Sunday, March 27, 2011

Texas lifers -- quickie post

So just to get these birds on the blog --

Here are the lifers from Texas:Pyrrhuloxia

White-tipped Dove

White-tailed Hawk (photo by Mary)

Eurasian Collared Dove

Clay-colored Thrush

Black-vented Oriole

Wilson's Snipe

Green Kingfisher

UPDATE--that other photo was a Willet, but here is one that I'm 99.9% sure is the Short-billed Dowitcher--the one in the middle:
Short-billed Dowitcher

How's that one feel? I should've known the other one was a Willet by the thickness of its bill; I usually look for that weird nostril but didn't see it on that photo, and was just anxious to get a better picture than this lame one. Assuming this was a SBDO, which a few other people on the boardwalk agreed with me that it was, this was Lifer #300, which inspired a little photo:the SBDO is in the background, as is the alligator previously seen on this blog.
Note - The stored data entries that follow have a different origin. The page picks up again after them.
<file path="config.mk">
export PLATFORM = sky130hd
export DESIGN_NAME = chfm_cordic_cell
export DESIGN_NICKNAME = d
export VERILOG_FILES = /design/src/rtl/core/chfm_pkg.sv /design/src/rtl/core/chfm_cordic_cell.sv
export SDC_FILE = /design/constraint.sdc
export NUM_CORES = 1
export LEC_CHECK = 0
export BUFFER_PORTS_ARGS = -buffer_cell sky130_fd_sc_hd__buf_4
export CAP_MARGIN = 20
export CORE_ASPECT_RATIO = 0.8
export CORE_MARGIN = 2
export CORE_UTILIZATION = 45
export DETAILED_ROUTE_END_ITERATION = 10
export GPL_TIMING_DRIVEN = 0
export PLACE_DENSITY = 0.77
export SLEW_MARGIN = 30
export SYNTH_ARGS = -nofsm -noshare
export SYNTH_HDL_FRONTEND = slang
export SYNTH_SLANG_ARGS = --single-unit
</file>
<file path="constraint.sdc">
create_clock -name clk -period 5.7 [get_ports clk]
set_clock_uncertainty 0.05 [all_clocks]
set_input_delay 0.855 -clock clk [delete_from_list [all_inputs] [get_ports clk]]
set_output_delay 0.855 -clock clk [all_outputs]
set_load 0.005 [all_outputs]
</file>
<file path="src/rtl/core/chfm_pkg.sv">
package chfm_pkg;

  localparam int CHFM_ITER_DEFAULT = 14;
  localparam int ATAN_TABLE_SIZE   = 24;

  localparam int RAW_W     = 16;
  localparam int AXIS_W    = 18;
  localparam int PRESHIFT  = 20;
  // Rotated vector grows by the CORDIC gain and up to sqrt(2) over the scaled axis.
  localparam int XY_W      = 42;
  localparam int Z_W       = 33;
  localparam int ANG_W     = 18;
  localparam int HEAD_W    = 16;
  localparam int DEG_K_W   = 24;

  localparam logic signed [Z_W-1:0]   HALF_PI_Q29     = 33'sd843314857;
  localparam logic signed [ANG_W-1:0] TWO_PI_Q13      = 18'sd51472;
  localparam logic [DEG_K_W-1:0]      DEG_PER_RAD_Q24 = 24'd15019745;

  localparam logic [15:0] GAIN_RESET = 16'd60293;
  localparam logic [15:0] DECL_RESET = 16'd374;

  typedef enum logic [1:0] {
    REG_GAIN    = 2'd0,
    REG_DECL    = 2'd1,
    REG_PRESENT = 2'd2,
    REG_SPARE   = 2'd3
  } chfm_reg_t;

  // Data that moves from one angle cell to the next.
  typedef struct packed {
    logic                     present;
    logic                     zero;
    logic signed [AXIS_W-1:0] xf;
    logic signed [AXIS_W-1:0] yf;
    logic signed [AXIS_W-1:0] zf;
    logic signed [XY_W-1:0]   cx;
    logic signed [XY_W-1:0]   cy;
    logic signed [Z_W-1:0]    cz;
  } chfm_stage_t;

  // atan(2^-i) in Q.29 radians.
  function automatic logic signed [Z_W-1:0] chfm_atan(input int idx);
    logic signed [Z_W-1:0] v;
    case (idx)
      0:  v = 33'sd421657428;
      1:  v = 33'sd248918915;
      2:  v = 33'sd131521918;
      3:  v = 33'sd66762579;
      4:  v = 33'sd33510843;
      5:  v = 33'sd16771758;
      6:  v = 33'sd8387925;
      7:  v = 33'sd4194219;
      8:  v = 33'sd2097141;
      9:  v = 33'sd1048575;
      10: v = 33'sd524288;
      11: v = 33'sd262144;
      12: v = 33'sd131072;
      13: v = 33'sd65536;
      14: v = 33'sd32768;
      15: v = 33'sd16384;
      16: v = 33'sd8192;
      17: v = 33'sd4096;
      18: v = 33'sd2048;
      19: v = 33'sd1024;
      20: v = 33'sd512;
      21: v = 33'sd256;
      22: v = 33'sd128;
      23: v = 33'sd64;
      default: v = '0;
    endcase
    return v;
  endfunction

endpackage

</file>
<file path="src/rtl/core/chfm_cordic_cell.sv">
module chfm_cordic_cell
  import chfm_pkg::*;
#(
  parameter int SHIFT = 0
) (
  input  logic        clk,
  input  logic        rst_n,
  input  logic        en,
  input  logic        in_vld,
  input  chfm_stage_t in_stage,
  output logic        out_vld,
  output chfm_stage_t out_stage
);

  logic                   vld_r;
  chfm_stage_t            stage_r, stage_nxt;
  logic signed [XY_W-1:0] dx, dy;

  always_comb begin
    dx        = in_stage.cy >>> SHIFT;
    dy        = in_stage.cx >>> SHIFT;
    stage_nxt = in_stage;
    if (in_stage.cy >= 0) begin
      stage_nxt.cx = in_stage.cx + dx;
      stage_nxt.cy = in_stage.cy - dy;
      stage_nxt.cz = in_stage.cz + chfm_atan(SHIFT);
    end else begin
      stage_nxt.cx = in_stage.cx - dx;
      stage_nxt.cy = in_stage.cy + dy;
      stage_nxt.cz = in_stage.cz - chfm_atan(SHIFT);
    end
  end

  always_ff @(posedge clk) begin
    if (!rst_n) begin
      vld_r <= 1'b0;
    end else if (en) begin
      vld_r <= in_vld;
    end
  end

  always_ff @(posedge clk) begin
    if (en) begin
      stage_r <= stage_nxt;
    end
  end

  assign out_vld   = vld_r;
  assign out_stage = stage_r;

endmodule

</file>
==> reports/results.txt, run 1 <==
Mapped Cells: 1,643
Post-synth EDFFs: 172
CTS tree: yes
Max cap viols: 0
Clock period minus worst slack: 5.12 ns
# DRC: 0
Area leader, netlist: edfxtp_1
DR pass1 iterations: 5
CTS HTree Levels: 4
Leak pwr: 7.89 nW
Hpwl dp: 45.2 mm
Worst EP required: 5.85 ns
Synth-to-Final Area Change: 26.1%
Inserted Clock Buffers: 17
GRT overflow: 0
Pre-CTS setup slack: -1.06 ns
Initial antenna violation count: 3
Worst-case clock buffer depth: 2
Row cnt: 59
DR iter-0 viols: 1,577
Pin count of the biggest net entering global routing: 88
Final Power: 4.55 mW
HP Class: reg2reg
Ys flop type: edfxtp_1
Yosys Warn Count: 0
CP endpoint kind: flop
Fin nets: 2,323
Placed cell area: 17,800 um^2
Global-route wire length before repair: 82.5 mm
Total placed cells including tap cells: 2,416
Mapped cell area: 14,600 um^2
Vias in the first global route: 13,672
Avg Cell Area, Syn: 8.91 um^2
Setup tns final: 0 ns
DRT antenna net count: 0
Die height: 165 um
CTS sink cnt: 173
RSZ-0062 raised after global routing: no
PortBufs: 343
Slew @ Worst Pin: 1.14 ns
Async set-reset flop share out of synthesis: 0
PwrDens: 247 nW/um^2
Commonest cells after routing, fill and taps aside: 345 x buf_4, 200 x a21oi_1, 172 x edfxtp_1
Slew HR: 0.240
Post-route cell area: 18,400 um^2
CORE AREA: 32,300 um^2
Root buffer cell: clkbuf_16
Wirelength, routed: 57.0 mm
Syn_nets: 1,959
Maximum clock rate: 195 MHz
Die W: 206 um
Via density per instance: 5.96
Setup CP Type: in2reg
Fin crit share: 0.898
Clock insertion delay at the later pin of the skew report: 0.46 ns
Max FO, Critical Path: 13
Num ports: 351
DR WL/cell: 23.3 um
Slew Viols, Final: 0
Yosys top cell area share: 0.353
Layout cell share with drive strength beyond 1: 0.207
Seq cells post-synth: 173
Final Hold Viols: 0
Critical Path Source Type: primary input
Final worst slack: 0.580 ns
Worst IR Drop VDD: 0.192 mV
Postcts setup bufs: 0
Die area: 34,000 um^2
Initial Util: 0.454
Setup violators final: 0
Final Wtd Congestion: 1.00
Register area share after synthesis: 0.354
Via count: 14,599
Data arrival, critical path: 5.27 ns
Distinct cells, synth: 79
Outcome: finished, final reports clean
Gr usage total: 0.324
Clock slew seen by the registers of the worst setup and hold paths: 0.09 ns
Top post-synthesis cells by area: edfxtp_1 35%, ha_1 12%, a21oi_1 6.8%
Commonest non-fill, non-tap cell in the layout: buf_4
Layout Cells excl Fill: 2,449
I didn't get a snapshot of the Clapper Rail, sad to say. I did get some mystery bird photos, though -- you've seen some terns and gulls, but here's a warbler:I wish I'd gotten a better photo. I thought at first that it was (what else, down there?) an Orange-crowned Warbler, but I don't think so. Perhaps it's "probably just a butter-butt," were this Cape May. But I just couldn't figure it out. UPDATE: John is thinking OCWA, and I really think he's right. There is some weird dark coloring on the throat there, but I think that was just the wind in his feathers.

I also took this photo of what I think is a Louisiana Waterthrush:what do you think? UPDATE: Yay, John thinks it's a Louisiana Waterthrush too! Boo, though, it's not a lifer. I have yet to see a Northern Waterthrush, despite the fact that I live UP NORTH.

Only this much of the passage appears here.